Could you filter the records below down to the lines that include the word "next"?
▼
`src/rtl/hazard_scoreboard_unit_if.sv`:
```
// Handshake bundle between the ID-stage pipeline control and the hazard
// scoreboard. The pipeline side (master) presents the decoded ID instruction
// and EX events; the scoreboard side (slave) returns hold/flush/bubble controls.
interface hazard_scoreboard_unit_if #(
  parameter int REG_ADDR_W = 5,
  parameter int NUM_SRC    = 2,
  parameter int PERF_W     = 16
);
  logic                          id_valid;
  logic [NUM_SRC*REG_ADDR_W-1:0] id_src_addr;
  logic [NUM_SRC-1:0]            id_src_valid;
  logic [REG_ADDR_W-1:0]         id_rd_addr;
  logic                          id_reg_write;
  logic                          id_mem_read;
  logic                          id_mc;
  logic                          mc_done;
  logic                          ex_branch_taken;
  logic                          stall_pc;
  logic                          bubble_id_ex;
  logic                          freeze_ex;
  logic                          flush_if_id;
  logic                          flush_id_ex;
  logic                          mc_error;
  logic [PERF_W-1:0]             stall_count;

  modport master (
    output id_valid, id_src_addr, id_src_valid, id_rd_addr, id_reg_write,
           id_mem_read, id_mc, mc_done, ex_branch_taken,
    input  stall_pc, bubble_id_ex, freeze_ex, flush_if_id, flush_id_ex,
           mc_error, stall_count
  );

  modport slave (
    input  id_valid, id_src_addr, id_src_valid, id_rd_addr, id_reg_write,
           id_mem_read, id_mc, mc_done, ex_branch_taken,
    output stall_pc, bubble_id_ex, freeze_ex, flush_if_id, flush_id_ex,
           mc_error, stall_count
  );
endinterface

```
`src/rtl/hazard_scoreboard_unit.sv`:
```
// Scoreboard hazard controller beside the ID stage.
// Tracks outstanding load destinations with per-register down-counters,
// sequences multi-cycle EX operations with a busy FSM and timeout, gives
// taken-branch flushes priority over load-use stalls, and counts bubbles.
//
// state   | meaning
// IDLE    | no multi-cycle op in EX; branches may flush
// MC_BUSY | multi-cycle op in EX; pipe frozen until mc_done or timeout
module hazard_scoreboard_unit #(
  parameter int REG_ADDR_W   = 5,
  parameter int NUM_SRC      = 2,
  parameter int LOAD_LATENCY = 1,
  parameter int MC_TIMEOUT   = 64,
  parameter int PERF_W       = 16
) (
  input logic                    clk,
  input logic                    rst,
  hazard_scoreboard_unit_if.slave hz
);

  localparam int NUM_REGS = 1 << REG_ADDR_W;
  localparam int CNT_W    = $clog2(LOAD_LATENCY + 1);
  localparam int TMR_W    = $clog2(MC_TIMEOUT);

  typedef enum logic {
    IDLE    = 1'b0,
    MC_BUSY = 1'b1
  } state_t;

  state_t             state, state_n;
  logic [TMR_W-1:0]   timer, timer_n;
  logic               err_set;
  logic [CNT_W-1:0]   cnt [NUM_REGS];
  logic               load_use;
  logic               freeze;
  logic               flush;
  logic               stall;
  logic               bubble;
  logic               issue;
  logic               load_set;
  logic               mc_error_q;
  logic [PERF_W-1:0]  stall_count_q;

  // A source hazard exists when any read port names a register with a load still in flight.
  always_comb begin
    load_use = 1'b0;
    for (int i = 0; i < NUM_SRC; i++) begin
      if (hz.id_src_valid[i] &&
          (hz.id_src_addr[i*REG_ADDR_W +: REG_ADDR_W] != '0) &&
          (cnt[hz.id_src_addr[i*REG_ADDR_W +: REG_ADDR_W]] != '0)) begin
        load_use = 1'b1;
      end
    end
    load_use = load_use & hz.id_valid;
  end

  // Pipeline controls; a taken branch outranks a load-use stall, but not a freeze.
  always_comb begin
    freeze   = (state == MC_BUSY) && !hz.mc_done;
    flush    = hz.ex_branch_taken && (state == IDLE);
    stall    = freeze || (load_use && !flush);
    bubble   = load_use && !freeze && !flush;
    issue    = hz.id_valid && !stall && !flush;
    load_set = issue && hz.id_mem_read && hz.id_reg_write && (hz.id_rd_addr != '0);
  end

  assign hz.stall_pc     = stall;
  assign hz.bubble_id_ex = bubble;
  assign hz.freeze_ex    = freeze;
  assign hz.flush_if_id  = flush;
  assign hz.flush_id_ex  = flush;
  assign hz.mc_error     = mc_error_q;
  assign hz.stall_count  = stall_count_q;

  // Per-register countdown: an issuing load reloads its rd, everything else drains, even when frozen.
  always_ff @(posedge clk or posedge rst) begin
    if (rst) begin
      for (int r = 0; r < NUM_REGS; r++) begin
        cnt[r] <= '0;
      end
    end else begin
      for (int r = 0; r < NUM_REGS; r++) begin
        if (load_set && (hz.id_rd_addr == REG_ADDR_W'(r))) begin
          cnt[r] <= CNT_W'(LOAD_LATENCY);
        end else if (cnt[r] != '0) begin
          cnt[r] <= cnt[r] - CNT_W'(1);
        end
      end
    end
  end

  // Multi-cycle sequencer next state; mc_done beats the timeout when both land together.
  always_comb begin
    state_n = state;
    timer_n = timer;
    err_set = 1'b0;
    case (state)
      IDLE: begin
        if (issue && hz.id_mc) begin
          state_n = MC_BUSY;
          timer_n = '0;
        end
      end
      MC_BUSY: begin
        if (hz.mc_done) begin
          // freeze is low here, so the next op can issue straight back in
          timer_n = '0;
          state_n = (issue && hz.id_mc) ? MC_BUSY : IDLE;
        end else if (timer == TMR_W'(MC_TIMEOUT - 1)) begin
          state_n = IDLE;
          timer_n = '0;
          err_set = 1'b1;
        end else begin
          timer_n = timer + TMR_W'(1);
        end
      end
      default: begin
        state_n = IDLE;
        timer_n = '0;
      end
    endcase
  end

  // Sequencer state, timer and sticky timeout flag.
  always_ff @(posedge clk or posedge rst) begin
    if (rst) begin
      state      <= IDLE;
      timer      <= '0;
      mc_error_q <= 1'b0;
    end else begin
      state <= state_n;
      timer <= timer_n;
      if (err_set) begin
        mc_error_q <= 1'b1;
      end
    end
  end

  // Saturating count of cycles in which a load-use bubble was actually inserted.
  always_ff @(posedge clk or posedge rst) begin
    if (rst) begin
      stall_count_q <= '0;
    end else if (bubble && (stall_count_q != {PERF_W{1'b1}})) begin
      stall_count_q <= stall_count_q + PERF_W'(1);
    end
  end

endmodule

```
`src/flat_wrapper.sv`:
```
// flat-port wrapper written by rule: the top's interface ports become plain ports
module hazard_scoreboard_unit_flat 
#(
  parameter int REG_ADDR_W   = 5,
  parameter int NUM_SRC      = 2,
  parameter int LOAD_LATENCY = 1,
  parameter int MC_TIMEOUT   = 64,
  parameter int PERF_W       = 16
)
  (clk, rst, hz_id_valid, hz_id_src_addr, hz_id_src_valid, hz_id_rd_addr, hz_id_reg_write, hz_id_mem_read, hz_id_mc, hz_mc_done, hz_ex_branch_taken, hz_stall_pc, hz_bubble_id_ex, hz_freeze_ex, hz_flush_if_id, hz_flush_id_ex, hz_mc_error, hz_stall_count);
  hazard_scoreboard_unit_if #(.REG_ADDR_W(REG_ADDR_W), .NUM_SRC(NUM_SRC), .PERF_W(PERF_W)) hz_i ();
  input logic clk;
  input logic rst;
  input wire logic [$bits(hz_i.id_valid)-1:0] hz_id_valid;
  input wire logic [$bits(hz_i.id_src_addr)-1:0] hz_id_src_addr;
  input wire logic [$bits(hz_i.id_src_valid)-1:0] hz_id_src_valid;
  input wire logic [$bits(hz_i.id_rd_addr)-1:0] hz_id_rd_addr;
  input wire logic [$bits(hz_i.id_reg_write)-1:0] hz_id_reg_write;
  input wire logic [$bits(hz_i.id_mem_read)-1:0] hz_id_mem_read;
  input wire logic [$bits(hz_i.id_mc)-1:0] hz_id_mc;
  input wire logic [$bits(hz_i.mc_done)-1:0] hz_mc_done;
  input wire logic [$bits(hz_i.ex_branch_taken)-1:0] hz_ex_branch_taken;
  output wire logic [$bits(hz_i.stall_pc)-1:0] hz_stall_pc;
  output wire logic [$bits(hz_i.bubble_id_ex)-1:0] hz_bubble_id_ex;
  output wire logic [$bits(hz_i.freeze_ex)-1:0] hz_freeze_ex;
  output wire logic [$bits(hz_i.flush_if_id)-1:0] hz_flush_if_id;
  output wire logic [$bits(hz_i.flush_id_ex)-1:0] hz_flush_id_ex;
  output wire logic [$bits(hz_i.mc_error)-1:0] hz_mc_error;
  output wire logic [$bits(hz_i.stall_count)-1:0] hz_stall_count;
  assign hz_i.id_valid = hz_id_valid;
  assign hz_i.id_src_addr = hz_id_src_addr;
  assign hz_i.id_src_valid = hz_id_src_valid;
  assign hz_i.id_rd_addr = hz_id_rd_addr;
  assign hz_i.id_reg_write = hz_id_reg_write;
  assign hz_i.id_mem_read = hz_id_mem_read;
  assign hz_i.id_mc = hz_id_mc;
  assign hz_i.mc_done = hz_mc_done;
  assign hz_i.ex_branch_taken = hz_ex_branch_taken;
  assign hz_stall_pc = hz_i.stall_pc;
  assign hz_bubble_id_ex = hz_i.bubble_id_ex;
  assign hz_freeze_ex = hz_i.freeze_ex;
  assign hz_flush_if_id = hz_i.flush_if_id;
  assign hz_flush_id_ex = hz_i.flush_id_ex;
  assign hz_mc_error = hz_i.mc_error;
  assign hz_stall_count = hz_i.stall_count;
  hazard_scoreboard_unit #(.REG_ADDR_W(REG_ADDR_W), .NUM_SRC(NUM_SRC), .LOAD_LATENCY(LOAD_LATENCY), .MC_TIMEOUT(MC_TIMEOUT), .PERF_W(PERF_W)) u_core (.clk(clk), .rst(rst), .hz(hz_i));
endmodule
```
▲
- Task response -
  // Multi-cycle sequencer next state; mc_done beats the timeout when both land together.
          // freeze is low here, so the next op can issue straight back in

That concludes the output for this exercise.